Under Armour announced an addition to their ColdGear product line, called Infrared, that was released in 2013. This line claims to dissipate and re-circulate heat around the wearer's body using ceramic powder. This was purportedly designed so that the wearer's heat signature will not be picked up. Under Armour also had released a product with scent control technology in 2012 titled, "Under Armour Scent Control". This line claims to be designed so that the wearer's scent cannot be detected.

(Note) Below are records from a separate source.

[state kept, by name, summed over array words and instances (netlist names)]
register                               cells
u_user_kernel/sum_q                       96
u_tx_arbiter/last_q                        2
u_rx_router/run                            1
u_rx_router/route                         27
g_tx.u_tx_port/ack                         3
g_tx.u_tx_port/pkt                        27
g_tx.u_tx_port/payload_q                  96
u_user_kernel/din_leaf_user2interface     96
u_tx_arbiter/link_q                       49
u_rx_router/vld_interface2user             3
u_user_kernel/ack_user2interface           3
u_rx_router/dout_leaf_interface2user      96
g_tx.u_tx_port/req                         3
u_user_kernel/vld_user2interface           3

Under Armour developed a new type of shirt called "Coldblack", which is designed to reflect heat and keep athletes cool in the sun. Under Armour has come out with new styles for football uniforms. In October 2012, Under Armour created "The Wounded Warrior" project for football uniforms. The University of Hawaii and Boston College wore the star-studded cleats and the American striped jerseys. They were revealed when Boston College played Maryland on October 27, 2012, also when Hawaii played UNLV on November 24, 2012.

The company produces the Speedform shoe in a Chinese bra factory. It has no insole and little stitching. Shoes are Under Armour's fastest growing product line, growing 31% from 2011 to $239 million in sales in 2012.

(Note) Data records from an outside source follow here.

## config.mk

```make
export PLATFORM = sky130hd
export DESIGN_NAME = csr_unit
export DESIGN_NICKNAME = d
export VERILOG_FILES = /design/src/logic/csr_pkg.sv /design/src/logic/csr_reg.sv /design/src/logic/csr_counter.sv /design/src/logic/csr_file.sv /design/src/logic/csr_trap_ctrl.sv /design/src/logic/csr_unit.sv
export SDC_FILE = /design/constraint.sdc
export NUM_CORES = 1
export LEC_CHECK = 0
export ABC_AREA = 1
export BUFFER_PORTS_ARGS = -buffer_cell sky130_fd_sc_hd__buf_2
export CAP_MARGIN = 15
export CORE_UTILIZATION = 36
export CTS_CLUSTER_SIZE = 10
export DETAILED_ROUTE_END_ITERATION = 16
export GPL_TIMING_DRIVEN = 0
export PLACE_DENSITY = 0.58
export RECOVER_POWER = 100
export SYNTH_ARGS = -nofsm -noshare
export SYNTH_HDL_FRONTEND = slang
export SYNTH_SLANG_ARGS = --single-unit
```

## constraint.sdc

```tcl
create_clock -name clk -period 8.91 [get_ports clk]
set_clock_uncertainty 0.1 [all_clocks]
set_input_delay 1.782 -clock clk [delete_from_list [all_inputs] [get_ports clk]]
set_output_delay 1.782 -clock clk [all_outputs]
set_load 0.01 [all_outputs]
```

## src/logic/csr_pkg.sv

```systemverilog
// CSR addresses, reset values, mstatus bit positions, operation codes and CSR bus types
package csr_pkg;

  typedef logic [31:0] word_t;
  typedef logic [11:0] csr_addr_t;

  // rs1 index for register forms, immediate for the I forms
  typedef logic [4:0] zimm_t;

  // funct3 encoding of the Zicsr instructions
  typedef enum logic [2:0] {
    CSRRW  = 3'd1,
    CSRRS  = 3'd2,
    CSRRC  = 3'd3,
    CSRRWI = 3'd5,
    CSRRSI = 3'd6,
    CSRRCI = 3'd7
  } csr_op_t;

  // machine mode CSR addresses
  localparam csr_addr_t ADDR_MSTATUS  = 12'h300;
  localparam csr_addr_t ADDR_MIE      = 12'h304;
  localparam csr_addr_t ADDR_MTVEC    = 12'h305;
  localparam csr_addr_t ADDR_MSCRATCH = 12'h340;
  localparam csr_addr_t ADDR_MEPC     = 12'h341;
  localparam csr_addr_t ADDR_MCAUSE   = 12'h342;
  localparam csr_addr_t ADDR_MCYCLE   = 12'hB00;
  localparam csr_addr_t ADDR_MHARTID  = 12'hF14;

  localparam word_t MTVEC_RESET = 32'h0000_0100;
  localparam word_t HART_ID     = 32'h0000_0000;

  // mstatus interrupt enable bits
  localparam int unsigned MSTATUS_MIE  = 3;
  localparam int unsigned MSTATUS_MPIE = 7;

  // request from the core, 53 bits
  typedef struct packed {
    logic      valid;
    csr_addr_t addr;
    csr_op_t   op;
    zimm_t     zimm;
    word_t     rs1_data;
  } csr_req_t;

  // old value of the CSR, one cycle after the request
  typedef struct packed {
    logic  valid;
    word_t rdata;
    logic  illegal;
  } csr_resp_t;

  typedef struct packed {
    logic  valid;
    word_t cause;
    word_t pc;
  } trap_req_t;

  // side-effect write, wins over a software write
  typedef struct packed {
    logic  enable;
    word_t data;
  } csr_ext_wr_t;

  typedef struct packed {
    csr_ext_wr_t mstatus;
    csr_ext_wr_t mepc;
    csr_ext_wr_t mcause;
  } trap_upd_t;

  // one-hot register select out of the address decoder
  typedef struct packed {
    logic mstatus;
    logic mie;
    logic mtvec;
    logic mscratch;
    logic mepc;
    logic mcause;
    logic mcycle;
    logic mhartid;
  } csr_sel_t;

endpackage

```

## src/logic/csr_reg.sv

```systemverilog
// single CSR with Zicsr read-modify-write logic and a priority external write port
module csr_reg #(
  parameter int unsigned      Width      = 32,
  parameter logic [Width-1:0] ResetValue = '0,
  parameter bit               Writable   = 1'b1
) (
  input  logic                 clk,
  input  logic                 reset,
  input  logic                 enable,
  input  csr_pkg::csr_op_t     op,
  input  csr_pkg::zimm_t       zimm,
  input  csr_pkg::word_t       rs1_data,
  input  csr_pkg::csr_ext_wr_t ext,
  output csr_pkg::word_t       next_value,
  output csr_pkg::word_t       value
);
  import csr_pkg::*;

  logic [Width-1:0] data;
  logic [Width-1:0] source;
  logic [Width-1:0] result;

  // I forms take zimm zero-extended
  always_comb begin
    if (op == CSRRWI || op == CSRRSI || op == CSRRCI) begin
      source = Width'(zimm);
    end else begin
      source = Width'(rs1_data);
    end
  end

  // set and clear only write when zimm (or the rs1 index) is nonzero
  always_comb begin
    result = data;
    if (enable) begin
      case (op)
        CSRRW, CSRRWI: result = source;
        CSRRS, CSRRSI: begin
          if (zimm != '0) begin
            result = data | source;
          end
        end
        CSRRC, CSRRCI: begin
          if (zimm != '0) begin
            result = data & ~source;
          end
        end
        default: result = data;
      endcase
    end
  end

  if (Writable) begin : g_store
    always_ff @(posedge clk) begin
      if (reset) begin
        data <= ResetValue;
      end else if (ext.enable) begin
        data <= ext.data[Width-1:0];
      end else begin
        data <= result;
      end
    end
    assign next_value = word_t'(result);
  end else begin : g_const
    // read-only, value fixed at elaboration
    assign data       = ResetValue;
    assign next_value = word_t'(data);
  end

  assign value = word_t'(data);

endmodule

```

## src/logic/csr_counter.sv

```systemverilog
// free-running mcycle counter with software write access
module csr_counter (
  input  logic             clk,
  input  logic             reset,
  input  logic             enable,
  input  csr_pkg::csr_op_t op,
  input  csr_pkg::zimm_t   zimm,
  input  csr_pkg::word_t   rs1_data,
  output csr_pkg::word_t   value
);
  import csr_pkg::*;

  word_t       next_value;
  csr_ext_wr_t step;

  // ext port is always on, so the stored value is the
  // software result plus one, every cycle
  assign step = '{enable: 1'b1, data: next_value + 32'd1};

  csr_reg #(
    .Width     (32),
    .ResetValue('0),
    .Writable  (1'b1)
  ) i_csr_reg (
    .clk       (clk),
    .reset     (reset),
    .enable    (enable),
    .op        (op),
    .zimm      (zimm),
    .rs1_data  (rs1_data),
    .ext       (step),
    .next_value(next_value),
    .value     (value)
  );

endmodule

```

## src/logic/csr_file.sv

```systemverilog
// CSR address decode, register instances, read mux and registered response
module csr_file (
  input  logic               clk,
  input  logic               reset,
  input  csr_pkg::csr_req_t  req,
  input  csr_pkg::trap_upd_t upd,
  output csr_pkg::csr_resp_t resp,
  output csr_pkg::word_t     mstatus,
  output csr_pkg::word_t     mtvec,
  output csr_pkg::word_t     mepc
);
  import csr_pkg::*;

  csr_sel_t    sel;
  csr_sel_t    wr_en;
  logic        writes;
  logic        illegal;
  word_t       mie;
  word_t       mscratch;
  word_t       mcause;
  word_t       mcycle;
  word_t       mhartid;
  word_t       rdata;

  // the only place an address is compared
  always_comb begin
    sel = '0;
    case (req.addr)
      ADDR_MSTATUS:  sel.mstatus  = 1'b1;
      ADDR_MIE:      sel.mie      = 1'b1;
      ADDR_MTVEC:    sel.mtvec    = 1'b1;
      ADDR_MSCRATCH: sel.mscratch = 1'b1;
      ADDR_MEPC:     sel.mepc     = 1'b1;
      ADDR_MCAUSE:   sel.mcause   = 1'b1;
      ADDR_MCYCLE:   sel.mcycle   = 1'b1;
      ADDR_MHARTID:  sel.mhartid  = 1'b1;
      default:       sel = '0;
    endcase
  end

  // set or clear with zimm zero is a pure read
  assign writes  = (req.op == CSRRW) || (req.op == CSRRWI) || (req.zimm != '0);
  assign illegal = (sel == '0) || (sel.mhartid && writes);
  assign wr_en   = (req.valid && !illegal) ? sel : '0;

  csr_reg #(.ResetValue('0)) i_mstatus (
    .clk(clk), .reset(reset), .enable(wr_en.mstatus),
    .op(req.op), .zimm(req.zimm), .rs1_data(req.rs1_data),
    .ext(upd.mstatus), .next_value(), .value(mstatus)
  );

  csr_reg #(.ResetValue('0)) i_mie (
    .clk(clk), .reset(reset), .enable(wr_en.mie),
    .op(req.op), .zimm(req.zimm), .rs1_data(req.rs1_data),
    .ext('0), .next_value(), .value(mie)
  );

  csr_reg #(.ResetValue(MTVEC_RESET)) i_mtvec (
    .clk(clk), .reset(reset), .enable(wr_en.mtvec),
    .op(req.op), .zimm(req.zimm), .rs1_data(req.rs1_data),
    .ext('0), .next_value(), .value(mtvec)
  );

  csr_reg #(.ResetValue('0)) i_mscratch (
    .clk(clk), .reset(reset), .enable(wr_en.mscratch),
    .op(req.op), .zimm(req.zimm), .rs1_data(req.rs1_data),
    .ext('0), .next_value(), .value(mscratch)
  );

  csr_reg #(.ResetValue('0)) i_mepc (
    .clk(clk), .reset(reset), .enable(wr_en.mepc),
    .op(req.op), .zimm(req.zimm), .rs1_data(req.rs1_data),
    .ext(upd.mepc), .next_value(), .value(mepc)
  );

  csr_reg #(.ResetValue('0)) i_mcause (
    .clk(clk), .reset(reset), .enable(wr_en.mcause),
    .op(req.op), .zimm(req.zimm), .rs1_data(req.rs1_data),
    .ext(upd.mcause), .next_value(), .value(mcause)
  );

  csr_counter i_mcycle (
    .clk(clk), .reset(reset), .enable(wr_en.mcycle),
    .op(req.op), .zimm(req.zimm), .rs1_data(req.rs1_data),
    .value(mcycle)
  );

  // hart id is constant, writes are caught as illegal above
  csr_reg #(.ResetValue(HART_ID), .Writable(1'b0)) i_mhartid (
    .clk(clk), .reset(reset), .enable(wr_en.mhartid),
    .op(req.op), .zimm(req.zimm), .rs1_data(req.rs1_data),
    .ext('0), .next_value(), .value(mhartid)
  );

  // old value of the selected register, zero when illegal
  always_comb begin
    rdata = '0;
    if (!illegal) begin
      case (1'b1)
        sel.mstatus:  rdata = mstatus;
        sel.mie:      rdata = mie;
        sel.mtvec:    rdata = mtvec;
        sel.mscratch: rdata = mscratch;
        sel.mepc:     rdata = mepc;
        sel.mcause:   rdata = mcause;
        sel.mcycle:   rdata = mcycle;
        sel.mhartid:  rdata = mhartid;
        default:      rdata = '0;
      endcase
    end
  end

  always_ff @(posedge clk) begin
    resp.rdata   <= rdata;
    resp.illegal <= req.valid && illegal;
    if (reset) begin
      resp.valid <= 1'b0;
    end else begin
      resp.valid <= req.valid;
    end
  end

endmodule

```

## src/logic/csr_trap_ctrl.sv

```systemverilog
// trap entry and mret updates of mstatus, mepc, mcause and the fetch redirect
module csr_trap_ctrl (
  input  logic               clk,
  input  logic               reset,
  input  csr_pkg::trap_req_t trap,
  input  logic               mret,
  input  csr_pkg::word_t     mstatus,
  input  csr_pkg::word_t     mtvec,
  input  csr_pkg::word_t     mepc,
  output csr_pkg::trap_upd_t upd,
  output logic               redirect_valid,
  output csr_pkg::word_t     redirect_pc
);
  import csr_pkg::*;

  word_t mstatus_next;
  word_t target;

  // trap wins if both arrive together
  always_comb begin
    mstatus_next = mstatus;
    if (trap.valid) begin
      // stack the interrupt enable and disable
      mstatus_next[MSTATUS_MPIE] = mstatus[MSTATUS_MIE];
      mstatus_next[MSTATUS_MIE]  = 1'b0;
    end else if (mret) begin
      // restore the enable, MPIE set afterwards
      mstatus_next[MSTATUS_MIE]  = mstatus[MSTATUS_MPIE];
      mstatus_next[MSTATUS_MPIE] = 1'b1;
    end
  end

  assign upd.mstatus = '{enable: trap.valid || mret, data: mstatus_next};
  assign upd.mepc    = '{enable: trap.valid, data: trap.pc};
  assign upd.mcause  = '{enable: trap.valid, data: trap.cause};

  // direct mode only, base is word aligned
  assign target = trap.valid ? {mtvec[31:2], 2'b00} : mepc;

  always_ff @(posedge clk) begin
    redirect_pc <= target;
    if (reset) begin
      redirect_valid <= 1'b0;
    end else begin
      redirect_valid <= trap.valid || mret;
    end
  end

endmodule

```

## src/logic/csr_unit.sv

```systemverilog
// machine mode CSR unit top, register file plus trap and mret control
module csr_unit (
  input  logic               clk,
  input  logic               reset,
  input  csr_pkg::csr_req_t  req,
  input  csr_pkg::trap_req_t trap,
  input  logic               mret,
  output csr_pkg::csr_resp_t resp,
  output logic               redirect_valid,
  output csr_pkg::word_t     redirect_pc
);
  import csr_pkg::*;

  trap_upd_t upd;
  word_t     mstatus;
  word_t     mtvec;
  word_t     mepc;

  csr_file i_csr_file (
    .clk    (clk),
    .reset  (reset),
    .req    (req),
    .upd    (upd),
    .resp   (resp),
    .mstatus(mstatus),
    .mtvec  (mtvec),
    .mepc   (mepc)
  );

  // reads current state, writes back through the ext ports
  csr_trap_ctrl i_csr_trap_ctrl (
    .clk           (clk),
    .reset         (reset),
    .trap          (trap),
    .mret          (mret),
    .mstatus       (mstatus),
    .mtvec         (mtvec),
    .mepc          (mepc),
    .upd           (upd),
    .redirect_valid(redirect_valid),
    .redirect_pc   (redirect_pc)
  );

endmodule

```

; ---- Word-level counts from Yosys, hierarchy flattened
; Cells that the tools add are included.
[op_classes]
muxes = 50
bitwise_logic = 16
eq_ne = 21
reduce_logical = 28
add_sub_neg = 1
[ops]
columns = cell, n
row1 = $mux 32, 28
row2 = $pmux 32 s3, 7
row3 = $and 32x32->32, 7
row4 = $or 32x32->32, 7
row5 = $eq 12x10->1 const B, 6
row6 = $add 32x1->32 const B, 1
row7 = $not 32->32, 1
row8 = $eq 12x12->1 const B, 2
row9 = $mux 8, 3
row10 = $reduce_and 4->1, 5
row11 = $mux 1, 12
row12 = $reduce_and 5->1, 2
row13 = $eq 3x3->1 const B, 3
row14 = $logic_not 8->1, 1
row15 = $reduce_bool 4->1, 2
row16 = $eq 3x2->1 const B, 2
row17 = $logic_or 1x1->1, 6
row18 = $ne 3x1->1 const B, 2
row19 = $ne 3x2->1 const B, 2
row20 = $reduce_bool 2->1, 3
row21 = $reduce_or 2->1, 3
row22 = $reduce_bool 5->1, 1
row23 = $ne 2x1->1 const B, 2
row24 = $eq 3x1->1 const B, 1
row25 = other kinds (5), 7
[totals]
out_inout_bits = 67
inputBits = 121
wordCells = 130
regBits = 291

; ---- Depth between registers and ports, before layout
[depth]
depth_word = 10
depth_mapped = 24
ltp_nobuf = 23

; ---- By module
; From an unflattened synthesis, not the netlist that was laid out.
[hier_totals]
cells_unflattened = 5488
area_unflattened_um2 = 28884.0
[modules_own_cells]
columns = mod, seq_area_each_um2, cells_each, n_inst, area_each_um2
row1 = csr_reg (i_csr_file.i_mcause ...), 640.6, 590, 6, 3037.9
row2 = csr_file, 680.7, 859, 1, 4322.9
row3 = csr_reg (i_csr_file.i_mtvec), 640.6, 589, 1, 3042.9
row4 = csr_trap_ctrl, 660.6, 242, 1, 1858.0
row5 = csr_counter, 0.0, 193, 1, 948.4
row6 = csr_reg (i_csr_file.i_mhartid), 0.0, 65, 1, 484.2

; ---- Worst setup path after synthesis
; OpenSTA, ideal clock, no wires.
[synth_timing]
kind = in2reg
startpoint = input req[38] in the netlist's numbering
endpoint = register i_csr_file.i_mcycle.i_csr_reg.data[26] (netlist: i_csr_file.i_mcycle.i_csr_reg.value[26])
setup_ps = 113
cell_stages = 23
t_required_ps = 8697
path_buffers = 2
setup_slack_ps = 4629
t_arrival_ps = 4068
path_cell_list = inv_1 > ha_1 > buf_6 > nand2_2 > nand3_4 > inv_2 > buf_6 > nand2_1 > nand2_2 > nand2_1 > nand2_1 > nand2_1 > o211ai_1 > nor2_1 > nor2_2 > ha_1 > nand3_2 > nor2_4 > nand3_2 > nor2_2 > nand3_1 > nor2_1 > nor2_1
[synth_via]
elab_chain_len = 10
elab_cells_between_ends = 27
cone_classes = add/sub (1) / eq/ne (6) / mux (6) / bitwise (3) / reduce/logical (11)
[synth_rtl]
columns = element, line
row1 = "start, declared", csr_unit.sv:5  ; input csr_pkg::csr_req_t req,
row2 = "$eq 3x3->1, or another cell as far along", "csr_reg.sv:25, csr_reg.sv:36, csr_file.sv:42"
row3 = $logic_or 1x1->1 (on tied branches) (2 in a row), "csr_reg.sv:25, csr_file.sv:42"
row4 = $mux 32 / $logic_and 1x1->1 (equally long branches), "csr_reg.sv:25, csr_file.sv:43"
row5 = $not 32->32 / $logic_or 1x1->1 (equally long branches), "csr_reg.sv:45, csr_file.sv:43"
row6 = $and 32x32->32 / $logic_not 1->1 (equally long branches), "csr_reg.sv:45, csr_file.sv:44"
row7 = $mux 32 / $logic_and 1x1->1 (equally long branches), "csr_reg.sv:44, csr_file.sv:44"
row8 = $pmux 32 s3 / $mux 8 (equally long branches), "csr_reg.sv:36, csr_file.sv:44"
row9 = $mux 32 *, csr_reg.sv:35  ; if (enable) begin
row10 = $add 32x1->32 *, csr_counter.sv:18  ; assign step = '{enable: 1'b1, data: next_value + 32'd1};
row11 = "end signal, assigned", csr_reg.sv:56  ; data <= ResetValue;
row12 = "end signal, assigned", csr_reg.sv:58  ; data <= ext.data[Width-1:0];
row13 = "end signal, assigned", csr_reg.sv:60  ; data <= result;
row14 = "end, declared", csr_reg.sv:19  ; logic [Width-1:0] data;
; Mark *: on every way between the ends. The rest lies on a longest branch, timed or not.
; A chain may end at the register's enable or synchronous reset.

; ---- Worst setup path after layout
[layout_timing]
startpoint = input req[37] in the netlist's numbering
endpoint = register i_csr_file.i_mcycle.i_csr_reg.data[26] (netlist: i_csr_file.i_mcycle.i_csr_reg.value[26])
; Same word-level chain as after synthesis.

==> metrics.yaml <==
core.rowCount: 78
antenna_found_initial: 2
setup_viol: 0
layout_min_cycle_time_ns: 6.12
ir_worst_vdd_uv: 130
tns_ns: 0
finalCritPeriodShare: 0.687
synth_edf_count: 0
most-common-layout-cells: "525 x nand2_1, 374 x o21ai_0, 291 x dfxtp_1, 249 x inv_1, 228 x nor2_1"
via_count: 20000
dp_slack_ns: 3.41
globalplace.congestion: 1.03
area_growth_pct: 15.7
remaining_drc_errors: 0
die_h_um: 216
wl_per_cell_um: 25.5
grt_max_degree: 11
cp-startpoint: "req[37]"
hold_buffers: 0
grt_pass1_wl_um: 122000
syn_area_um2: 16500
first_pass_iters: 6
yosys.area.top_type_share: 0.352
core_um2: 45400
antenna_left: 0
required_ns: 9.31
worstMarginPinSlew_ns: 1.80
start_util: 0.364
cts_resized: 0
clkSinkCount: 291
drt_wl_total_um: 85800
critPathArrivalTime_ns: 6.53
synthArstFlopShare: 0
cts_setup_buffers: 0
r2r_start: "i_csr_file.i_mcycle.i_csr_reg.value[0]$_SDFF_PP0_"
r2r_slack_ns: 6.23
finalWorstSetupSlack_ns: 2.79
critPathMaxStageDelay_ns: 0.78
synthDistinctLibCells: 48
regArea_um2: 5830
crit_chain: "clkbuf_1 > ha_1 > clkbuf_1 > nand2_1 > nand3_1 > clkbuf_1 > nor2_1 > inv_1 > o21ai_0 > o21ai_0 > nor2_2 > nand3_1 > nor2_1 > nand3_1 > nand2_1 > nand2_1 > nor2_1"
die_w_um: 216
startpoint_type: "input port"
io_pins: 188
drv_slew: 19
regToRegEndpoint: "i_csr_file.i_mcycle.i_csr_reg.value[26]$_SDFF_PP0_"
power.density_cell_area_nw_per_um2: 168
final_common_cell: "nand2_1"
synthCells: 2521
yosysWarnings: 0
total_leakage_power_nw: 7.95
finalNetCount: 2872
ys_ff_latch: 291
numCtsBuffers: 37
slew_headroom: -0.211
max_freq_mhz: 163
synth_area_leaders: "dfxtp_1 35%, nand2_1 12%, o21ai_0 11%, a21oi_1 6.0%, inv_1 5.6%"
cpMaxStageDelayCell: "nor2_1"
fillers: 4875
violations: "capacitance limit, slew limit"
rsz0062_at_grt: "false"
io_buffers: 185
yosys.area.top_type: "dfxtp_1"
syn_nets: 2647
track_usage: 0.355
yosysSeqAreaShare: 0.352
layout-drive-gt1-share: 0.0945
cts_max_path_buffers: 3
dpl.hpwl_um: 65200
hold_violations: 0
drv_cap: 2
path_class: "in2reg"
crit_fanout: 10
r2r_cells: 15
path_clk_slew_ns: 0.05
cts_max_level: 2
cp-end-kind: "register"
hold_path_class: "reg2reg"
grt_pass1_vias: 18200
status: "finished, violations left"
die_area_um2: 46800
multi_input_area_um2: 8950
grt_overflow_total: 0
viasPerCell: 5.96
cts_tree: "yes"
clockRootBuffer: "clkbuf_16"
avgSynthCellArea_um2: 6.56
crit_path_end: "i_csr_file.i_mcycle.i_csr_reg.value[26]$_SDFF_PP0_"
clock_latency_ns: 0.58
drt_iter0_markers: 3156
ys_dominant_reg_cell: "dfxtp_1"
==> power by group <==
| group | switching (mW) | internal (mW) |
|---|---|---|
| Combinational | 0.340 | 0.104 |
| Sequential | 0.0200 | 1.33 |
| Clock | 0.619 | 0.800 |
==> flip-flops by register name (all words and copies together), names as in the netlist <==
register,count
i_csr_trap_ctrl.redirect_valid,1
i_csr_file.i_mepc.value,32
i_csr_file.i_mstatus.value,32
i_csr_trap_ctrl.redirect_pc,32
i_csr_file.i_mtvec.value,32
i_csr_file.i_mcycle.i_csr_reg.value,32
i_csr_file.i_mcause.value,32
i_csr_file.i_mie.value,32
i_csr_file.resp,34
i_csr_file.i_mscratch.value,32
==> worst max-delay path: cells and delay by family <==
| family | cells | cell delay (ns) |
|---|---|---|
| AOI/OAI and AO/OA | 2 | 0.69 |
| buffers and inverters | 4 | 1.16 |
| adders and majority gates | 1 | 0.21 |
| and+or+nand+nor | 10 | 2.67 |
==> logic make-up (layout without fill, tap and decap cells) <==
kind of cell,count (synthesis),count (layout),synth area share
buffers and inverters,427,669,0.101
AOI/OAI and AO/OA,828,828,0.290
other,0,1,0
DFF,291,291,0.352
adders and majority gates,5,5,0.00378
and+or+nand+nor,970,970,0.253
==> metrics by stage <==
stage	cell area [µm²]	util	instances	hold slack (ns)	power (mW)
2_1_floorplan	16500	-	2521	0.332	1.60
3_3_place_gp	18200	0.401	3306	0.355	1.80
3_5_place_dp	18200	0.401	3306	0.357	1.80
4_1_cts	19300	0.425	3362	0.366	3.19
5_1_grt	19100	0.421	3363	0.392	3.29
6_report	19100	0.422	3364	0.369	3.22
==> worst min path at each step <==
stage	start	to	slack [ns]	cells past startpoint
floorplan	i_csr_file.i_mtvec.value[5]$_SDFFE_PP0P_	i_csr_trap_ctrl.redirect_pc[5]$_DFF_P_	0.33	2
global placement	i_csr_file.i_mie.value[24]$_SDFFE_PP0P_	i_csr_file.i_mie.value[24]$_SDFFE_PP0P_	0.36	2
detailed placement	i_csr_file.i_mie.value[24]$_SDFFE_PP0P_	i_csr_file.i_mie.value[24]$_SDFFE_PP0P_	0.36	2
CTS	i_csr_file.i_mie.value[24]$_SDFFE_PP0P_	i_csr_file.i_mie.value[24]$_SDFFE_PP0P_	0.37	2
global route	i_csr_file.i_mie.value[22]$_SDFFE_PP0P_	i_csr_file.i_mie.value[22]$_SDFFE_PP0P_	0.39	2
finish	i_csr_file.i_mie.value[24]$_SDFFE_PP0P_	i_csr_file.i_mie.value[24]$_SDFFE_PP0P_	0.37	2
==> metal layers <==
metal,share of wire,track usage
met1,0.41,0.477
met2,0.42,0.533
met3,0.12,0.0897
met4,0.049,0.160
met5,0.00015,0
==> final cells by class <==
type,instances,share of cell area
antenna,1,0.000131
buffer,161,0.0351
clock buffer,49,0.0534
clock inverter,7,0.00321
inverter,266,0.0522
multi-input combinational,1803,0.468
sequential,291,0.305
tap,600,0.0392
timing repair buffer,186,0.0441
==> synth_stat cells (22+ instances only) <==
master,number
o211ai_1,28
buf_1,22
inv_1,245
nor3_1,56
clkbuf_1,116
nand2_1,523
a211oi_1,95
dfxtp_1,291
o21ai_0,370
nand3_1,65
a31oi_1,47
nor2_1,221
a21oi_1,198
nand4_1,38
nand2_2,24
Power figures use the tool's default switching activity.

In 2018, Under Armour launched two new pairs of connected running shoes at CES. Inside each shoe is a Bluetooth module, accelerometer and gyroscope.

In November 2020, Under Armour announced a new brand in partnership with NBA star Stephen Curry called the Curry Brand. The launch follows Under Armour's quarterly earnings, resulting in $1.43 billion in revenue, which was flat in comparison to 2019.

===Recalls===
On April 29, 2009, the United States Consumer Product Safety Commission announced a voluntary recall of all Under Armour brand athletic cups. The cups might break when hit, posing a risk of serious injury. They were sold from January 2006 to March 2009. On November 3, 2011, the CPSC announced a voluntary recall of all Under Armour Defender chin straps. The straps pose a laceration hazard when a player contacts the metal snap. They were sold from January 2008 to September 2011.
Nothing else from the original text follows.